$ cat src/rtl/kc705_pkg.sv
// rtl/kc705_pkg.sv - shared state and reset-cause encodings for the KC705 reset conditioner
package kc705_pkg;

    typedef enum logic [1:0] {
        POR_HOLD = 2'd0,
        ASSERT   = 2'd1,
        RELEASE  = 2'd2,
        RUN      = 2'd3
    } rc_state_t;

    localparam logic [1:0] CAUSE_POR = 2'b00;
    localparam logic [1:0] CAUSE_BTN = 2'b01;
    localparam logic [1:0] CAUSE_EXT = 2'b10;

endpackage

$ cat src/rtl/debounce_sync.sv
// rtl/debounce_sync.sv - two-flop synchroniser plus stability debouncer for board buttons and switches
module debounce_sync #(
    parameter int unsigned DEBOUNCE_CYCLES = 200000
) (
    input  logic clk,
    input  logic rst,
    input  logic din,
    output logic level,
    output logic press
);

    localparam int unsigned CW = $clog2(DEBOUNCE_CYCLES);
    localparam logic [CW-1:0] CNT_MAX = CW'(DEBOUNCE_CYCLES - 1);

    logic          sync_1;
    logic          sync_2;
    logic [CW-1:0] cnt;

    // The raw pin is only ever sampled as data; the idle level is released (1).
    always_ff @(posedge clk) begin
        if (rst) begin
            sync_1 <= 1'b1;
            sync_2 <= 1'b1;
            cnt    <= '0;
            level  <= 1'b1;
            press  <= 1'b0;
        end else begin
            sync_1 <= din;
            sync_2 <= sync_1;
            press  <= 1'b0;
            if (sync_2 == level) begin
                cnt <= '0;
            end else if (cnt == CNT_MAX) begin
                cnt   <= '0;
                level <= sync_2;
                press <= level & ~sync_2;
            end else begin
                cnt <= cnt + 1'b1;
            end
        end
    end

endmodule

$ cat src/rtl/kc705_reset_conditioner.sv
// rtl/kc705_reset_conditioner.sv - conditions button and external requests into a held SoC reset
module kc705_reset_conditioner
    import kc705_pkg::*;
#(
    parameter int unsigned DEBOUNCE_CYCLES = 200000,
    parameter int unsigned HOLD_CYCLES     = 4096
) (
    input  logic       ref_clk,
    input  logic       rst,
    input  logic       pad_reset_n,
    input  logic       ext_hold_i,
    output logic       soc_reset_n_o,
    output logic [1:0] reset_cause_o,
    output logic [7:0] btn_reset_count_o,
    output logic       ready_o
);

    localparam int unsigned HW = $clog2(HOLD_CYCLES);
    localparam logic [HW-1:0] HOLD_MAX = HW'(HOLD_CYCLES - 1);

    logic          btn_level;
    logic          btn_press;
    logic          cause_active;
    rc_state_t     state;
    logic [HW-1:0] hold_cnt;

    debounce_sync #(
        .DEBOUNCE_CYCLES(DEBOUNCE_CYCLES)
    ) u_btn (
        .clk  (ref_clk),
        .rst  (rst),
        .din  (pad_reset_n),
        .level(btn_level),
        .press(btn_press)
    );

    assign cause_active = ~btn_level | ext_hold_i;

    // soc_reset_n_o is written alongside every state transition so it always mirrors state == RUN.
    always_ff @(posedge ref_clk) begin
        if (rst) begin
            state         <= POR_HOLD;
            hold_cnt      <= '0;
            soc_reset_n_o <= 1'b0;
            reset_cause_o <= CAUSE_POR;
            ready_o       <= 1'b0;
        end else begin
            case (state)
                POR_HOLD, RELEASE: begin
                    if (cause_active) begin
                        state         <= ASSERT;
                        hold_cnt      <= '0;
                        soc_reset_n_o <= 1'b0;
                        reset_cause_o <= btn_level ? CAUSE_EXT : CAUSE_BTN;
                    end else if (hold_cnt == HOLD_MAX) begin
                        state         <= RUN;
                        hold_cnt      <= '0;
                        soc_reset_n_o <= 1'b1;
                        ready_o       <= 1'b1;
                    end else begin
                        hold_cnt <= hold_cnt + 1'b1;
                    end
                end
                ASSERT: begin
                    hold_cnt      <= '0;
                    soc_reset_n_o <= 1'b0;
                    if (!cause_active) begin
                        state <= RELEASE;
                    end
                end
                RUN: begin
                    hold_cnt <= '0;
                    if (cause_active) begin
                        state         <= ASSERT;
                        soc_reset_n_o <= 1'b0;
                        reset_cause_o <= btn_level ? CAUSE_EXT : CAUSE_BTN;
                    end
                end
                default: begin
                    state         <= POR_HOLD;
                    hold_cnt      <= '0;
                    soc_reset_n_o <= 1'b0;
                end
            endcase
        end
    end

    always_ff @(posedge ref_clk) begin
        if (rst) begin
            btn_reset_count_o <= 8'd0;
        end else if (btn_press && btn_reset_count_o != 8'hFF) begin
            btn_reset_count_o <= btn_reset_count_o + 8'd1;
        end
    end

endmodule

$ cat config.mk
export PLATFORM = sky130hd
export DESIGN_NAME = kc705_reset_conditioner
export DESIGN_NICKNAME = d
export VERILOG_FILES = /design/src/rtl/kc705_pkg.sv /design/src/rtl/debounce_sync.sv /design/src/rtl/kc705_reset_conditioner.sv
export SDC_FILE = /design/constraint.sdc
export NUM_CORES = 1
export LEC_CHECK = 0
export CORE_UTILIZATION = 64
export CTS_BUF_LIST = sky130_fd_sc_hd__clkbuf_8
export DETAILED_ROUTE_END_ITERATION = 6
export GPL_TIMING_DRIVEN = 0
export PLACE_DENSITY = 0.95
export SETUP_SLACK_MARGIN = 0.02
export SLEW_MARGIN = 5
export SYNTH_ARGS = -nofsm -noshare
export SYNTH_HDL_FRONTEND = slang
export SYNTH_HIERARCHICAL = 1
export SYNTH_SLANG_ARGS = --single-unit
$ cat constraint.sdc
create_clock -name ref_clk -period 3.7 [get_ports ref_clk]
set_input_delay 0.925 -clock ref_clk [delete_from_list [all_inputs] [get_ports ref_clk]]
set_output_delay 0.925 -clock ref_clk [all_outputs]
set_load 0.005 [all_outputs]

++++++++++

> _Exercise goal_: From the material above, set down exactly the lines starting at the one with "export SLEW_MARGIN = 5" and ending at the one with "set_input_delay 0.925 -clock", end lines included.

> _Answer section_:
export SLEW_MARGIN = 5
export SYNTH_ARGS = -nofsm -noshare
export SYNTH_HDL_FRONTEND = slang
export SYNTH_HIERARCHICAL = 1
export SYNTH_SLANG_ARGS = --single-unit
$ cat constraint.sdc
create_clock -name ref_clk -period 3.7 [get_ports ref_clk]
set_input_delay 0.925 -clock ref_clk [delete_from_list [all_inputs] [get_ports ref_clk]]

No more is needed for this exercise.